3.2 痞滿兼痛,氣血同病,主調和氣血之法 胃痞病初起多見胃脘痞塞滿悶,觸之無形,痛或不痛,反復發作,日久不愈,病情加重后多兼灼痛或刺痛。胃是多氣多血之腑,當外邪侵襲后,容易引起功能紊亂,邪氣郁于其中,氣血必然受阻。董建華教授論治脾胃病時,重視氣血理論的臨床應用,常采用調氣和血、調血和氣之法治療[25]。

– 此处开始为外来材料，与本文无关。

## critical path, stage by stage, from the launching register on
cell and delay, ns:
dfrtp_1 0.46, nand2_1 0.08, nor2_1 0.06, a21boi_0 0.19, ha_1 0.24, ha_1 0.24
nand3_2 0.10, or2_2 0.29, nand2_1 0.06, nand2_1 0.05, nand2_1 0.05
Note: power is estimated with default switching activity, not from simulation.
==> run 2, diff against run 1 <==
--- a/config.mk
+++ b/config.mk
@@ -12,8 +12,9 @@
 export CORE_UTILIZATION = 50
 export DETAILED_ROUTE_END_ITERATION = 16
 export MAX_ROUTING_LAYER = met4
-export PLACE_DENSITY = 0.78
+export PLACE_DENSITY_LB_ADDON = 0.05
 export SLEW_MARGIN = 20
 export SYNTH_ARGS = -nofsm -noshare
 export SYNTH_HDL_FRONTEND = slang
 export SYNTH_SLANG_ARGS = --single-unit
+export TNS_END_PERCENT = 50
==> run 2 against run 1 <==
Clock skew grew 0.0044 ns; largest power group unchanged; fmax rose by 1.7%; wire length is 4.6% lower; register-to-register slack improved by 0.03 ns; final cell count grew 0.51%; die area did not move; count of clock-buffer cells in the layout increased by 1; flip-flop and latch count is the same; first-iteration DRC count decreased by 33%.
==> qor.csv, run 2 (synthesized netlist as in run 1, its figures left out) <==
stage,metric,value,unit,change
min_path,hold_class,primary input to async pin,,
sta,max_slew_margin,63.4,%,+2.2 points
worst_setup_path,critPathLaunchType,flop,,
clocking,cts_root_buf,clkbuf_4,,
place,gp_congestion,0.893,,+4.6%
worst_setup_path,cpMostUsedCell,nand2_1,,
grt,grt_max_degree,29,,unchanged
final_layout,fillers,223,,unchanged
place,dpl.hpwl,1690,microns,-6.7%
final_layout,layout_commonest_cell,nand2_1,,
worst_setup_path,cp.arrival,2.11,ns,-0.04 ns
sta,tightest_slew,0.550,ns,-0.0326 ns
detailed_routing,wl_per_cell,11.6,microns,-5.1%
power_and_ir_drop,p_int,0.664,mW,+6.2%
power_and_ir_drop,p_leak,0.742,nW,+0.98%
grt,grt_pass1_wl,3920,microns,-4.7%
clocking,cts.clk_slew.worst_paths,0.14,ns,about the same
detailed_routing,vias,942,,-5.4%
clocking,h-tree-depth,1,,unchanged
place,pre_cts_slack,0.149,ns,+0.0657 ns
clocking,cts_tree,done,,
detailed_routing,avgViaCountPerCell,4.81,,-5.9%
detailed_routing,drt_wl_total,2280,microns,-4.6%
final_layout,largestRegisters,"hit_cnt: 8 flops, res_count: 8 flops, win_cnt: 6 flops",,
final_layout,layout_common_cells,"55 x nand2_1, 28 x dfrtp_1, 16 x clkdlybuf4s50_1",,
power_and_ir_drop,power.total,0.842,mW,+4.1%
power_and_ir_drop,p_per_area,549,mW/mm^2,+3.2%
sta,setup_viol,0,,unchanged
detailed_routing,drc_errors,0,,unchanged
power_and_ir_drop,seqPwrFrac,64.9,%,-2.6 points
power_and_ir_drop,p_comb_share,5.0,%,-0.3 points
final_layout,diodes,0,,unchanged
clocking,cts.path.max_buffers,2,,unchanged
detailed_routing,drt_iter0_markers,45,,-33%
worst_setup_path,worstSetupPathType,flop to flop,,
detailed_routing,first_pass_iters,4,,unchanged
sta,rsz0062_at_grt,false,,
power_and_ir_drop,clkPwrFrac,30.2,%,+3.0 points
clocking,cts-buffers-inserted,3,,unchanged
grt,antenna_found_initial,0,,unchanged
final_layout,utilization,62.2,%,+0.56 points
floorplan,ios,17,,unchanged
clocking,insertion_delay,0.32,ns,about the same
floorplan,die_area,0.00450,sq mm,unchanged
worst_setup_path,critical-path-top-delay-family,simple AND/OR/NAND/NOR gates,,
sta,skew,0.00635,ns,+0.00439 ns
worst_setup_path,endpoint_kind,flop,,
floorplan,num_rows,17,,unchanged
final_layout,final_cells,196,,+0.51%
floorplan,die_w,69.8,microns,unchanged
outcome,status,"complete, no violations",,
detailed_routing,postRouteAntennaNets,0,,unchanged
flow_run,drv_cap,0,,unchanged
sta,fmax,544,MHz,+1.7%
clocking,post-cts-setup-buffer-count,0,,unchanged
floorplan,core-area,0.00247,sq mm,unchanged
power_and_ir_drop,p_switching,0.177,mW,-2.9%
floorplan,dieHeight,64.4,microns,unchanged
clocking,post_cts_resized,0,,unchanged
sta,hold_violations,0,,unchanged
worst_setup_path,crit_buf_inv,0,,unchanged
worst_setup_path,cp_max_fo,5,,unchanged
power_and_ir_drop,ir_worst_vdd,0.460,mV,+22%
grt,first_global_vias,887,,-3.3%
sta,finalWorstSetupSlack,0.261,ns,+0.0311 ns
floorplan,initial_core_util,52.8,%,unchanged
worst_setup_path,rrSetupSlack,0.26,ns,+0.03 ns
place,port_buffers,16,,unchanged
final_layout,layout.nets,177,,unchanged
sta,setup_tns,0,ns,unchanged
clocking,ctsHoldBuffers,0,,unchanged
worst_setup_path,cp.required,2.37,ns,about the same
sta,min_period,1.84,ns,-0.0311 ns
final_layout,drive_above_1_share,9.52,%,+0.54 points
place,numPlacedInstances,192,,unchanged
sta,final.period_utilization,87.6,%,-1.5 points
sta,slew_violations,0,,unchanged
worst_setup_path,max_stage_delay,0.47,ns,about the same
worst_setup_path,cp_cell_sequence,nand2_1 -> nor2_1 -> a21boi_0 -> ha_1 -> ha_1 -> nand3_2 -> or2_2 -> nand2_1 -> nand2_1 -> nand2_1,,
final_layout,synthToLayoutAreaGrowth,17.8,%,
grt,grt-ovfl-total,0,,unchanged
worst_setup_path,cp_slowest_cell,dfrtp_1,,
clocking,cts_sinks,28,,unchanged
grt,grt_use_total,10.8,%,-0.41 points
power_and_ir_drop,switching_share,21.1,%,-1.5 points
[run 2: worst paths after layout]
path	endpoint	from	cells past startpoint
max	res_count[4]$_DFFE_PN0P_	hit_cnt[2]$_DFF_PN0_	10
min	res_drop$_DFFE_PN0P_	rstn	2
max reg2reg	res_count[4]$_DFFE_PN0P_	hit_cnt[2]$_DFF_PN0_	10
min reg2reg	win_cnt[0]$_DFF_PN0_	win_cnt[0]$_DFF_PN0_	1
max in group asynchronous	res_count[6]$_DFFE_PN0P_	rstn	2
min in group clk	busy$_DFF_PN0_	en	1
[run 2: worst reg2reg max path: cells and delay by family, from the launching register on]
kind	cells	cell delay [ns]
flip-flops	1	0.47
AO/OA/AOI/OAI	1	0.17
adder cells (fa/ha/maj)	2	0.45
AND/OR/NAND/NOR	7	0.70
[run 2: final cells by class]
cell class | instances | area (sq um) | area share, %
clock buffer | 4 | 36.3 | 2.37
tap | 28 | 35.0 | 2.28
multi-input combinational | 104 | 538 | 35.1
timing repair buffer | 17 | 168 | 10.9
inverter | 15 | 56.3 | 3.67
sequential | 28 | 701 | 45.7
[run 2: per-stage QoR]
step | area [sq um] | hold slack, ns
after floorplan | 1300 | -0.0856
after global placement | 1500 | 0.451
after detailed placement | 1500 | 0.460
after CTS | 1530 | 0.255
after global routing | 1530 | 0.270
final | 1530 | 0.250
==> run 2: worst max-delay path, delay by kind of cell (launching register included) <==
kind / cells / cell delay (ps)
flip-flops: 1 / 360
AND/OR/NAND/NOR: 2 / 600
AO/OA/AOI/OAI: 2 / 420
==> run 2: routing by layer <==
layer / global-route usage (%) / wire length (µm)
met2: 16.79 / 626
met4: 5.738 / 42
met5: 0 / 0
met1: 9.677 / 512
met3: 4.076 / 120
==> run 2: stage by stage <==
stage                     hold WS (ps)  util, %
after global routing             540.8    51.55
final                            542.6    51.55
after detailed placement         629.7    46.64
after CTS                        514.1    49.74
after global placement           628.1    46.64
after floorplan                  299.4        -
`src/rtl/multiplicador_pkg.sv`:
```
// Shared types and constants for the shift-add multiplier control unit.
// Latency and watchdog sizing are expressed as functions of the operand width.
package multiplicador_pkg;

    typedef enum logic [2:0] {
        IDLE  = 3'd0,
        LOAD  = 3'd1,
        ADD   = 3'd2,
        SHIFT = 3'd3,
        DONE  = 3'd4
    } state_t;

    localparam int DEFAULT_WIDTH = 8;

    // Edges from the start-sampling edge until done is visible:
    // one to capture start, one for LOAD, two per iteration.
    function automatic int latency_cycles(input int width);
        return 2 + 2 * width;
    endfunction

    function automatic int wd_width(input int width);
        return $clog2(width + 1);
    endfunction

    localparam int DEFAULT_LATENCY = latency_cycles(DEFAULT_WIDTH);
    localparam int DEFAULT_WD_W    = wd_width(DEFAULT_WIDTH);

endpackage

```
`src/rtl/watchdog_cnt.sv`:
```
// Saturating up-counter of SHIFT states per product, with a terminal-compare flag.
module watchdog_cnt #(
    parameter int LIMIT = 8,
    parameter int CW    = $clog2(LIMIT + 1)
) (
    input  logic          clk,
    input  logic          rst,
    input  logic          clr,
    input  logic          inc,
    output logic [CW-1:0] count,
    output logic          at_limit
);

    assign at_limit = (count == CW'(LIMIT));

    // Saturates so a stuck datapath can never wrap the count back into range.
    always_ff @(posedge clk or negedge rst) begin
        if (!rst) begin
            count <= '0;
        end else if (clr) begin
            count <= '0;
        end else if (inc && !at_limit) begin
            count <= count + CW'(1);
        end
    end

endmodule

```
`src/rtl/multiplicador_uc.sv`:
```
// Control unit for the shift-add multiplier datapath: start/ack handshake,
// ADD/SHIFT sequencing, synchronous abort and a shift-count watchdog.
module multiplicador_uc
    import multiplicador_pkg::*;
#(
    parameter int WIDTH = DEFAULT_WIDTH
) (
    input  logic clk,
    input  logic rst,
    input  logic start,
    input  logic ack,
    input  logic abort,
    input  logic qlsb,
    input  logic zero,
    output logic a_rst,
    output logic a_en,
    output logic b_en,
    output logic q_en,
    output logic cnt_en,
    output logic a_ld,
    output logic b_ld,
    output logic q_ld,
    output logic cnt_ld,
    output logic busy,
    output logic done,
    output logic err
);

    localparam int WDW = wd_width(WIDTH);

    state_t         state;
    state_t         next_state;
    logic           start_q;
    logic           load_r;
    logic           add_r;
    logic           shift_r;
    logic           done_r;
    logic           busy_r;
    logic [WDW-1:0] wd_count;
    logic           wd_at_limit;
    logic           wd_first;
    logic           wd_late;
    logic           wd_early;
    logic           wd_clr;
    logic           wd_inc;

    watchdog_cnt #(
        .LIMIT (WIDTH),
        .CW    (WDW)
    ) u_watchdog (
        .clk      (clk),
        .rst      (rst),
        .clr      (wd_clr),
        .inc      (wd_inc),
        .count    (wd_count),
        .at_limit (wd_at_limit)
    );

    // The count already includes the SHIFT currently being executed.
    assign wd_first = (wd_count == WDW'(1)) && (WIDTH > 1);
    assign wd_late  = (state == SHIFT) && !abort && wd_at_limit && !zero;
    assign wd_early = (state == SHIFT) && !abort && wd_first && zero;
    assign wd_clr   = (state == LOAD);
    assign wd_inc   = (next_state == SHIFT);

    always_comb begin
        next_state = state;
        case (state)
            IDLE:  next_state = start_q ? LOAD : IDLE;
            LOAD:  next_state = abort ? IDLE : ADD;
            ADD:   next_state = abort ? IDLE : SHIFT;
            SHIFT: begin
                if (abort || wd_late) begin
                    next_state = IDLE;
                end else if (zero) begin
                    next_state = DONE;
                end else begin
                    next_state = ADD;
                end
            end
            DONE:    next_state = ack ? IDLE : DONE;
            default: next_state = IDLE;
        endcase
    end

    // State-decoded flags are registered from next_state so they track the state register exactly.
    always_ff @(posedge clk or negedge rst) begin
        if (!rst) begin
            state   <= IDLE;
            start_q <= 1'b0;
            load_r  <= 1'b0;
            add_r   <= 1'b0;
            shift_r <= 1'b0;
            done_r  <= 1'b0;
            busy_r  <= 1'b0;
            err     <= 1'b0;
        end else begin
            state   <= next_state;
            start_q <= (state == IDLE) && (next_state == IDLE) && start;
            load_r  <= (next_state == LOAD);
            add_r   <= (next_state == ADD);
            shift_r <= (next_state == SHIFT);
            done_r  <= (next_state == DONE);
            busy_r  <= (next_state == LOAD) || (next_state == ADD) || (next_state == SHIFT);
            if (wd_late || wd_early) begin
                err <= 1'b1;
            end
        end
    end

    assign a_rst  = load_r;
    assign b_en   = load_r;
    assign b_ld   = load_r;
    assign q_ld   = load_r;
    assign cnt_ld = load_r;
    assign q_en   = load_r | shift_r;
    assign a_ld   = add_r & qlsb;
    assign a_en   = shift_r | (add_r & qlsb);
    assign cnt_en = shift_r & ~zero;
    assign busy   = busy_r;
    assign done   = done_r;

    a_busy_done_exclusive: assert property (@(posedge clk) disable iff (!rst) !(busy && done));
    a_load_implies_enable: assert property (@(posedge clk) disable iff (!rst) a_ld |-> a_en);
    a_done_quiet:          assert property (@(posedge clk) disable iff (!rst)
                                            done |-> !(a_en || b_en || q_en || cnt_en || cnt_ld));

endmodule

```
[config.mk]
export PLATFORM = sky130hd
export DESIGN_NAME = frame_strobe_gen_flat
export DESIGN_NICKNAME = d
export VERILOG_FILES = /design/src/rtl/frame_strobe_gen_pkg.sv /design/src/rtl/frame_strobe_gen_if.sv /design/src/rtl/frame_strobe_gen_strobe_decoder.sv /design/src/rtl/frame_strobe_gen.sv /design/src/flat_wrapper.sv
export SDC_FILE = /design/constraint.sdc
export NUM_CORES = 1
export LEC_CHECK = 0
export CORE_MARGIN = 2
export CORE_UTILIZATION = 44
export DETAILED_ROUTE_END_ITERATION = 16
export HOLD_SLACK_MARGIN = 0.06
export PLACE_DENSITY = 0.77
export SETUP_SLACK_MARGIN = 0.15
export SYNTH_ARGS = -nofsm -noshare
export SYNTH_HDL_FRONTEND = slang
export SYNTH_SLANG_ARGS = --single-unit
export TNS_END_PERCENT = 1
[constraint.sdc]
create_clock -name CLK -period 1.9 [get_ports CLK]
set_input_delay 0.57 -clock CLK [delete_from_list [all_inputs] [get_ports CLK]]
set_output_delay 0.57 -clock CLK [all_outputs]
set_load 0.02 [all_outputs]
[src/rtl/frame_strobe_gen_pkg.sv]
// Shared configuration-path definitions: FSM state encoding and the default
// command field widths used by both the config controller and the column
// strobe generators.
package frame_strobe_gen_pkg;

    localparam int DEF_COL_W          = 5;
    localparam int DEF_FRAME_W        = 5;
    localparam int DEF_FRAMES_PER_COL = 20;

    typedef enum logic [1:0] {
        ST_IDLE   = 2'd0,
        ST_SETUP  = 2'd1,
        ST_STROBE = 2'd2,
        ST_HOLD   = 2'd3
    } fsg_state_e;

    // Largest of three phase lengths; sizes the shared phase down-counter.
    function automatic int max3(input int a, input int b, input int c);
        int m;
        m = (a > b) ? a : b;
        return (m > c) ? m : c;
    endfunction

endpackage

(1)疏肝絡,活氣血 肝主藏血,能運氣血,肝木條達,則血行流暢。若肝失疏泄,木氣推動無力,血液停滯不行,則會淤積形成瘀血,影響胃部氣血和暢,胃絡受阻,不通則痛。肝郁血瘀證表現為痛處固定,或大便色黑,甚或吐血等。治當疏肝理氣,調肝木條達之性,恢復脾胃升降功能,輔以活血之法,祛胃絡瘀血,通則不痛[26]。臨床常用丹參飲加減,方中丹參補氣活血化瘀,砂仁、檀香行氣止痛消痞。魏瑋教授重視益氣活血法在脾胃病中的應用,常用藥物有丹參、赤芍等[27]。藥理學研究發現,丹參素能清除潰瘍面的壞死組織,提高細胞再生能力,促進潰瘍面愈合[28];赤芍醇提取物能抗內毒素,發揮抗炎作用[29];半枝蓮可興奮家兔離體腸,促進胃腸平滑肌蠕動[30]。朱方石教授以活血化瘀為主要治法,創立活血化瘀抗萎方,研究顯示,活血化瘀抗萎方能增強胃黏膜防御能力,促進胃黏膜細胞修復,有效改善局部炎癥及胃黏膜萎縮和腸化生的病理狀態,抑制胃上皮內癌變進程[31]。
(2)柔肝體,養脾胃 肝為剛臟,體陰而用陽。肝體用協調的情況下,肝臟不易發病。若肝體不及,則相火肝風上竄,變癥蜂起,就會出現病態[32]。肝陰不足、脾胃失養則多表現為胸脅脹滿不舒、食少不饑,或胃脘痞脹、噫氣、大便不爽、失眠多夢等癥。治療以柔肝養陰為主,常用一貫煎合芍藥甘草湯加減。董麗[33]研究發現,一貫煎合芍藥甘草湯加減治療胃陰不足型慢性萎縮性胃炎的臨床療效優于單純西藥,能有效緩解患者癥狀,且復發率較低。研究發現,芍藥苷可通過調節細胞膜鈉鈣離子交換,舒張胃腸平滑肌細胞,緩解胃腸痙攣[34]。袁成業教授認為肝以柔為補,故臨證時常加大芍藥用量,通過柔肝體之法調整肝的疏泄功能,并自擬柔肝醒脾湯治療功能性消化不良伴焦慮抑郁狀態,能改善患者的胃腸動力,促進排空,保護胃黏膜[35]。
從肝論治胃痞病臨床應用廣泛,有不少醫家重視肝與脾胃之間的關系,情緒因素可導致多系統疾病發生,尤其是脾胃系統疾病,如胃食管反流病、腸易激綜合征、功能性消化不良等,同時從肝論治也是中醫“整體觀”“辨證論治”理念的體現,但是從肝論治脾胃病尚未形成系統的理論。如何在臨證時作出準確的判斷可能是臨床醫師遇到的最大問題。對于此種情況,一方面須加強對名老中醫學術思想的傳承,在跟診學習過程中鍛煉個人的中醫思維;另一方面須多讀經典、多臨床,通過學習經典理論,將理論知識應用于實踐中,從而更好地深入挖掘中醫藥寶庫。